:: ASSIGNMENT ::
Answer with nothing except the number of lines in the listing that include the word "cell".

:: SUPPLIED RECORDS ::
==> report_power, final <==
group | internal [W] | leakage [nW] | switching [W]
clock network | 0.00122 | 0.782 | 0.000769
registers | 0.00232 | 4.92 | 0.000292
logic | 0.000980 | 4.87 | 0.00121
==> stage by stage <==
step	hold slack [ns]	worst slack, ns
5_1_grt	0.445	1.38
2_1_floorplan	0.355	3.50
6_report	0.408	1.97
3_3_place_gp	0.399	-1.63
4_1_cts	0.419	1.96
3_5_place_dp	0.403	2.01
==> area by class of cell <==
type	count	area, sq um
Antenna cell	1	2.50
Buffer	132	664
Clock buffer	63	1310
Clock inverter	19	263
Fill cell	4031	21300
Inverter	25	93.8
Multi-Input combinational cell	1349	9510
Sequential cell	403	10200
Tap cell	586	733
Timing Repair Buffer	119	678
--
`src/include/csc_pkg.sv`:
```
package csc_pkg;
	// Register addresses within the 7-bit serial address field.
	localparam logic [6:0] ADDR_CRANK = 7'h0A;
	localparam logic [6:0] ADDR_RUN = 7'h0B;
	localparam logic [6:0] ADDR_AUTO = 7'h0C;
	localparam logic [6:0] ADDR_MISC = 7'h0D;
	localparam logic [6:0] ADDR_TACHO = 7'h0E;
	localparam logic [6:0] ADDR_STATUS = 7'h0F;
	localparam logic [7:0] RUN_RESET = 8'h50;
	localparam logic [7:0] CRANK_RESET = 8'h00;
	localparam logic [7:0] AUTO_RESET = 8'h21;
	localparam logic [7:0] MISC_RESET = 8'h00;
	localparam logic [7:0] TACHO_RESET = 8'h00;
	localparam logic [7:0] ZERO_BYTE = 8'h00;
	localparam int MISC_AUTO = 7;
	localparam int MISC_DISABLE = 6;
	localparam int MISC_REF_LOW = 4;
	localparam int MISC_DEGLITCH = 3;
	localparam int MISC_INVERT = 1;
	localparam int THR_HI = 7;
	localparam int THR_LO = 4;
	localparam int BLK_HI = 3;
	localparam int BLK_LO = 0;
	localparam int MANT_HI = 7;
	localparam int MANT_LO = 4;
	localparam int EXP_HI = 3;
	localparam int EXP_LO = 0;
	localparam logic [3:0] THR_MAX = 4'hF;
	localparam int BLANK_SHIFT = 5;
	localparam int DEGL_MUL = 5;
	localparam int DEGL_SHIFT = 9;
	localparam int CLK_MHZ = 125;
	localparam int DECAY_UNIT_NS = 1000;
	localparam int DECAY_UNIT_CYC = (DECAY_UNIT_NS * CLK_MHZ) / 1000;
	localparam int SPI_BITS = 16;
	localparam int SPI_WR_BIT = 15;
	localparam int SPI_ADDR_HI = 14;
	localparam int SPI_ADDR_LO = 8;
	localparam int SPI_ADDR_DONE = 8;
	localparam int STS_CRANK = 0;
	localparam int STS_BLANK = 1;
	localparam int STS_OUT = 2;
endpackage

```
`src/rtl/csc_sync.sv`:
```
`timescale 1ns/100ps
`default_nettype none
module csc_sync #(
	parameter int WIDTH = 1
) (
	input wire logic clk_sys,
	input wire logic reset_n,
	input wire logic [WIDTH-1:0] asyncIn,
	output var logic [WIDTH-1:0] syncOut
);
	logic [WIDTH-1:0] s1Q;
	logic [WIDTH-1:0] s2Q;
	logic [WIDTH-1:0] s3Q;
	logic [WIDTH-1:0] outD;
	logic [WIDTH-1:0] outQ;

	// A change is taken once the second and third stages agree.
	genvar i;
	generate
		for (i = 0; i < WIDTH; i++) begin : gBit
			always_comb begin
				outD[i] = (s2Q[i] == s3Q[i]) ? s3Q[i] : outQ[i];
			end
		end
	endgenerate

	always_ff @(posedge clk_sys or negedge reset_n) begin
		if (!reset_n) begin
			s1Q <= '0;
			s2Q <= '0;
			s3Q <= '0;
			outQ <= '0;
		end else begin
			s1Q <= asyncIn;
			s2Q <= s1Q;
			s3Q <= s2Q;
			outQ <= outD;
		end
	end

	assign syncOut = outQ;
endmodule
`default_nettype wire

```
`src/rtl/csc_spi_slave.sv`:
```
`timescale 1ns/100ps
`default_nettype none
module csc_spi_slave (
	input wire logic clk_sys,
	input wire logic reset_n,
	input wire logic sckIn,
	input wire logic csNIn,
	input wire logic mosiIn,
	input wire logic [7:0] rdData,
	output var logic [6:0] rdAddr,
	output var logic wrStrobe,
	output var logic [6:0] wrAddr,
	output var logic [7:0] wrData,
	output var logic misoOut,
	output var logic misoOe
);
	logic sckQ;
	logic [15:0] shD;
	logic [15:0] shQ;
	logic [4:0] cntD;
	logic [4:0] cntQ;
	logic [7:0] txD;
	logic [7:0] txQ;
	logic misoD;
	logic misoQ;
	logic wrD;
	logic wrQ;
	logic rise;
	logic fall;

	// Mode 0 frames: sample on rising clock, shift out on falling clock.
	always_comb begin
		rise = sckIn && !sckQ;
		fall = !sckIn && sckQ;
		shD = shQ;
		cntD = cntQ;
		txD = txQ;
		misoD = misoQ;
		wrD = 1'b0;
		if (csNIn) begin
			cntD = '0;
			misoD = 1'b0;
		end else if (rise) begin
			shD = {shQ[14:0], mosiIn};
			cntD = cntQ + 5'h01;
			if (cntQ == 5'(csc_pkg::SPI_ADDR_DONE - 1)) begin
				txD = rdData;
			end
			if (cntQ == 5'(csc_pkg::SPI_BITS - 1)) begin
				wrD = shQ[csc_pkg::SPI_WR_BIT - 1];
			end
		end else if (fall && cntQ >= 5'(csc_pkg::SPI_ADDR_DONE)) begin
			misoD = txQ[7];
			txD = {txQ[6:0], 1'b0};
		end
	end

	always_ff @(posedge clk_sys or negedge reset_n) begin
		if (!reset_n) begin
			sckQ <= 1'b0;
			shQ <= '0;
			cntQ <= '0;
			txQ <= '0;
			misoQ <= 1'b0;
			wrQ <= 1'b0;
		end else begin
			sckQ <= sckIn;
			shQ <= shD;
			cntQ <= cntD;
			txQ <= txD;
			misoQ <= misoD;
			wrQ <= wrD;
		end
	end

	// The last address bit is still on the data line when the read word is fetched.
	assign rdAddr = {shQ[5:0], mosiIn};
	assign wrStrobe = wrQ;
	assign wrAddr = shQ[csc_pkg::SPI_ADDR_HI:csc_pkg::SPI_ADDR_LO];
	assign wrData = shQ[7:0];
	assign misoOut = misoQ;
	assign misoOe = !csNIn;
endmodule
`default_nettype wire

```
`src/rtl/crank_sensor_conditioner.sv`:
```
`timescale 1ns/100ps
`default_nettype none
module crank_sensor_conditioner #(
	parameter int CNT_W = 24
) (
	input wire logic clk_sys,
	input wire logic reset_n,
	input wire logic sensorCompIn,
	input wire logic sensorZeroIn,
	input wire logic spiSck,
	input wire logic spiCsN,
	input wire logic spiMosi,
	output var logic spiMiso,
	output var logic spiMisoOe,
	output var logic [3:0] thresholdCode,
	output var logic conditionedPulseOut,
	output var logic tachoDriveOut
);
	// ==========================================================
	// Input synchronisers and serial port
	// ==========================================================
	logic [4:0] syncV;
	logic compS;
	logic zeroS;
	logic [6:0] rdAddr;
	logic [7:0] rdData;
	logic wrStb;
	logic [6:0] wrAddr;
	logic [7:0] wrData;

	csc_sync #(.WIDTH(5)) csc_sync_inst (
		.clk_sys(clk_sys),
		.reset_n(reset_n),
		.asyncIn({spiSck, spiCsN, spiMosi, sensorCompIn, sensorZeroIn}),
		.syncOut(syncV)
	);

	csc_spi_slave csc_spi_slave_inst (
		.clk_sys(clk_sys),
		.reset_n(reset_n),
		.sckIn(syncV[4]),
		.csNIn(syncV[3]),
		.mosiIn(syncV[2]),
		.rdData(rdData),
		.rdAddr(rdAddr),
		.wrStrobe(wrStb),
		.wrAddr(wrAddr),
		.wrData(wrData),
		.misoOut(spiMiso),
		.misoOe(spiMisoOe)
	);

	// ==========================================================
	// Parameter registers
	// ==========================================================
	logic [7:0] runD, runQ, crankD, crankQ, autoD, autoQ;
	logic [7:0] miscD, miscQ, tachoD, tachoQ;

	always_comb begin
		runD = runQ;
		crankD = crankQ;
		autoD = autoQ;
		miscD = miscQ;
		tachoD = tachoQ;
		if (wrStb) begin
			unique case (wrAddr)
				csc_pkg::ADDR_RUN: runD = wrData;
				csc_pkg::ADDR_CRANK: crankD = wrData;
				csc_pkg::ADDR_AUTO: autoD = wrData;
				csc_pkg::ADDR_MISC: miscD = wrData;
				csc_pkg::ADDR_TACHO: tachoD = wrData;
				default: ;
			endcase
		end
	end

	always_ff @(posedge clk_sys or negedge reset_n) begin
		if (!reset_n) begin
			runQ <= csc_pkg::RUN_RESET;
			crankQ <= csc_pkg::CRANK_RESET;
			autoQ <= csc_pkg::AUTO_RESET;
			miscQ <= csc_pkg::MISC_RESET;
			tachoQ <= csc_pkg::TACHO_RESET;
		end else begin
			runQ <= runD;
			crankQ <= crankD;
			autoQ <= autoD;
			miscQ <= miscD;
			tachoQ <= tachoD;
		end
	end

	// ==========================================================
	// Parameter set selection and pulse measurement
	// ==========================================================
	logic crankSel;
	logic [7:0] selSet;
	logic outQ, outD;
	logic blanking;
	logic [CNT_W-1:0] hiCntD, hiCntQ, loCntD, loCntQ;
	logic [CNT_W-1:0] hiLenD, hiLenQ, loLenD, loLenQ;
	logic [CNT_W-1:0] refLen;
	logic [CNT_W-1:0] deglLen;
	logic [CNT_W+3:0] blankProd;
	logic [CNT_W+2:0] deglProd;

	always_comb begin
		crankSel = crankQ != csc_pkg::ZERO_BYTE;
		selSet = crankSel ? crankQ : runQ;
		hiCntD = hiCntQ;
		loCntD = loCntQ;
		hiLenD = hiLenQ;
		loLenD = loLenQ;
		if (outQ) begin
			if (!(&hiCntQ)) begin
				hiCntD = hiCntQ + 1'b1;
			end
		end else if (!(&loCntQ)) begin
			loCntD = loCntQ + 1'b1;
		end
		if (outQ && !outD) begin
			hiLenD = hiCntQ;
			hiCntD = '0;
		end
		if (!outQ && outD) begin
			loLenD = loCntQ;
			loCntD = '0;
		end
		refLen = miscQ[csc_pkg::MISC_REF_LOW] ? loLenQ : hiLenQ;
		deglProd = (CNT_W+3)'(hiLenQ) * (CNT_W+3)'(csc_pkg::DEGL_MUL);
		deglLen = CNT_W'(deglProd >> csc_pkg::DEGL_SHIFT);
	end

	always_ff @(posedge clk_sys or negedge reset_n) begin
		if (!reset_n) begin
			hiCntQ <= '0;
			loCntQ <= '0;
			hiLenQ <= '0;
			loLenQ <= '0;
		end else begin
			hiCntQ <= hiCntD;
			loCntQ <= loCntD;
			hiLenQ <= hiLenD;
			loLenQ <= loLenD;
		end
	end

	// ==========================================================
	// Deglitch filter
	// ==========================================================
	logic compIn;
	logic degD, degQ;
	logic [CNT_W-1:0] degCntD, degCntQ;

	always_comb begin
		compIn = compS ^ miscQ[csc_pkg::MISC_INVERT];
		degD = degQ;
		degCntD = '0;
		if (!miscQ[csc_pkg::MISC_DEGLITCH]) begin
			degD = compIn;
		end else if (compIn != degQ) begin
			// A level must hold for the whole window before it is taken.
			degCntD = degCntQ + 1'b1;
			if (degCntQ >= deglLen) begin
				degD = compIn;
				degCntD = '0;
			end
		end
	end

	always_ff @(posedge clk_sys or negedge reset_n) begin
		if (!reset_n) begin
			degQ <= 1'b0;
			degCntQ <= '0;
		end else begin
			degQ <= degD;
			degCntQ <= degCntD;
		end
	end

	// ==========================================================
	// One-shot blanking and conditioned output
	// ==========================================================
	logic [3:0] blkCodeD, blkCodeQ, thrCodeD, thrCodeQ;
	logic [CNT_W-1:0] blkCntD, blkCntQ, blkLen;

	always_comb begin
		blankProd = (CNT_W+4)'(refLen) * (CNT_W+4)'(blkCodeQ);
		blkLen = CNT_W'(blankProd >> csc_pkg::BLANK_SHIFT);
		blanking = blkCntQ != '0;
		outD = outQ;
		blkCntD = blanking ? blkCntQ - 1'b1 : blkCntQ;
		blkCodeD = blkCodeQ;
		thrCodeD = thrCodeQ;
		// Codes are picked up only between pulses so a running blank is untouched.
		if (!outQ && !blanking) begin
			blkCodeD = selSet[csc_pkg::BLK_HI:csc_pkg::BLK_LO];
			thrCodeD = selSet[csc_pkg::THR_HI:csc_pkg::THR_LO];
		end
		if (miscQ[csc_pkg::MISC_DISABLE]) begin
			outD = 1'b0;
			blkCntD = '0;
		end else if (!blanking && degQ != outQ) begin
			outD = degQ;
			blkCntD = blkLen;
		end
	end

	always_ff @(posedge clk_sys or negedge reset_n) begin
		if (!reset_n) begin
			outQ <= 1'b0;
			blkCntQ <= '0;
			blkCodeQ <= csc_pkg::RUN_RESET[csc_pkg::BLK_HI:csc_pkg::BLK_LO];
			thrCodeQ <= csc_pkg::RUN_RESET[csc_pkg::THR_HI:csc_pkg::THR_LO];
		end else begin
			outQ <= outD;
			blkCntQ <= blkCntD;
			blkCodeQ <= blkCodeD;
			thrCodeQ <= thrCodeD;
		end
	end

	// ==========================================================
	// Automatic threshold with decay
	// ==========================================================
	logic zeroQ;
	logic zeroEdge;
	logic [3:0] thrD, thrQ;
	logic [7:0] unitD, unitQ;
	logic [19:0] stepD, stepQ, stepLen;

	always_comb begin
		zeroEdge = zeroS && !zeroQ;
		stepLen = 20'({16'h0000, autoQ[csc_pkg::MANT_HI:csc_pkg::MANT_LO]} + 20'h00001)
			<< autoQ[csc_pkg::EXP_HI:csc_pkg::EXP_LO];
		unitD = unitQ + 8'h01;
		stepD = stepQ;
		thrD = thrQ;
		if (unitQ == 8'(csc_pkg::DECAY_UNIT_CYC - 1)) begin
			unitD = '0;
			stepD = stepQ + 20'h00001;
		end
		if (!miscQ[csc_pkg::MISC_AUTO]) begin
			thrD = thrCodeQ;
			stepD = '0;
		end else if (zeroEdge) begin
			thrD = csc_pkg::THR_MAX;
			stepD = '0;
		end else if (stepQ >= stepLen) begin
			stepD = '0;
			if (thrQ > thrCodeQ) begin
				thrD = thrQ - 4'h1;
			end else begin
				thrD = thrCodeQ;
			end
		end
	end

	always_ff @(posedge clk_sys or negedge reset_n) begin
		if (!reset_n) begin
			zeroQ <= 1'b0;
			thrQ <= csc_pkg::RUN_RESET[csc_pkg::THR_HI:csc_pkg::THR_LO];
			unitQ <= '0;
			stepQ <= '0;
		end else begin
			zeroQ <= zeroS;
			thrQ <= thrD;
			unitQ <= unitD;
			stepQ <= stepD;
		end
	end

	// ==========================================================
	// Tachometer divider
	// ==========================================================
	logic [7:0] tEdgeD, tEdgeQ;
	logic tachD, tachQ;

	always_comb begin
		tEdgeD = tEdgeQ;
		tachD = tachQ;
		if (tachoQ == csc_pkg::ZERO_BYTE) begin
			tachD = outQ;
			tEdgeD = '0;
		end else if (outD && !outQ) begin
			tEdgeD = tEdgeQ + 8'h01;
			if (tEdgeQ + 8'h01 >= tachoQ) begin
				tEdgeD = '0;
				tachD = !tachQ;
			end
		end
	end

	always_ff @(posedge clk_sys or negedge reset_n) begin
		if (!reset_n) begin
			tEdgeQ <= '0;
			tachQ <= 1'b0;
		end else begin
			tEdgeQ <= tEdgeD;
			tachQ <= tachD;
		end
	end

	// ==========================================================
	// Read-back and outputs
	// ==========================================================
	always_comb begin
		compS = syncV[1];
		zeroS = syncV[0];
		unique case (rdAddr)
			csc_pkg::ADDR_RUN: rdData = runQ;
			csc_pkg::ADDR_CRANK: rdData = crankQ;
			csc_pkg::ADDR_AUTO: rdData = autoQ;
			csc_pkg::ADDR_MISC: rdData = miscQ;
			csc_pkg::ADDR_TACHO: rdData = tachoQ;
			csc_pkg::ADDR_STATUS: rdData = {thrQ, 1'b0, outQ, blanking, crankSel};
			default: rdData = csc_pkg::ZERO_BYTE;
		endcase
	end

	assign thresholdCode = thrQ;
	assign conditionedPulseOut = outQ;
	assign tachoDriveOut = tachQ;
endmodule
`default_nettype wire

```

:: RESPONSE TO THE EXERCISE ::
6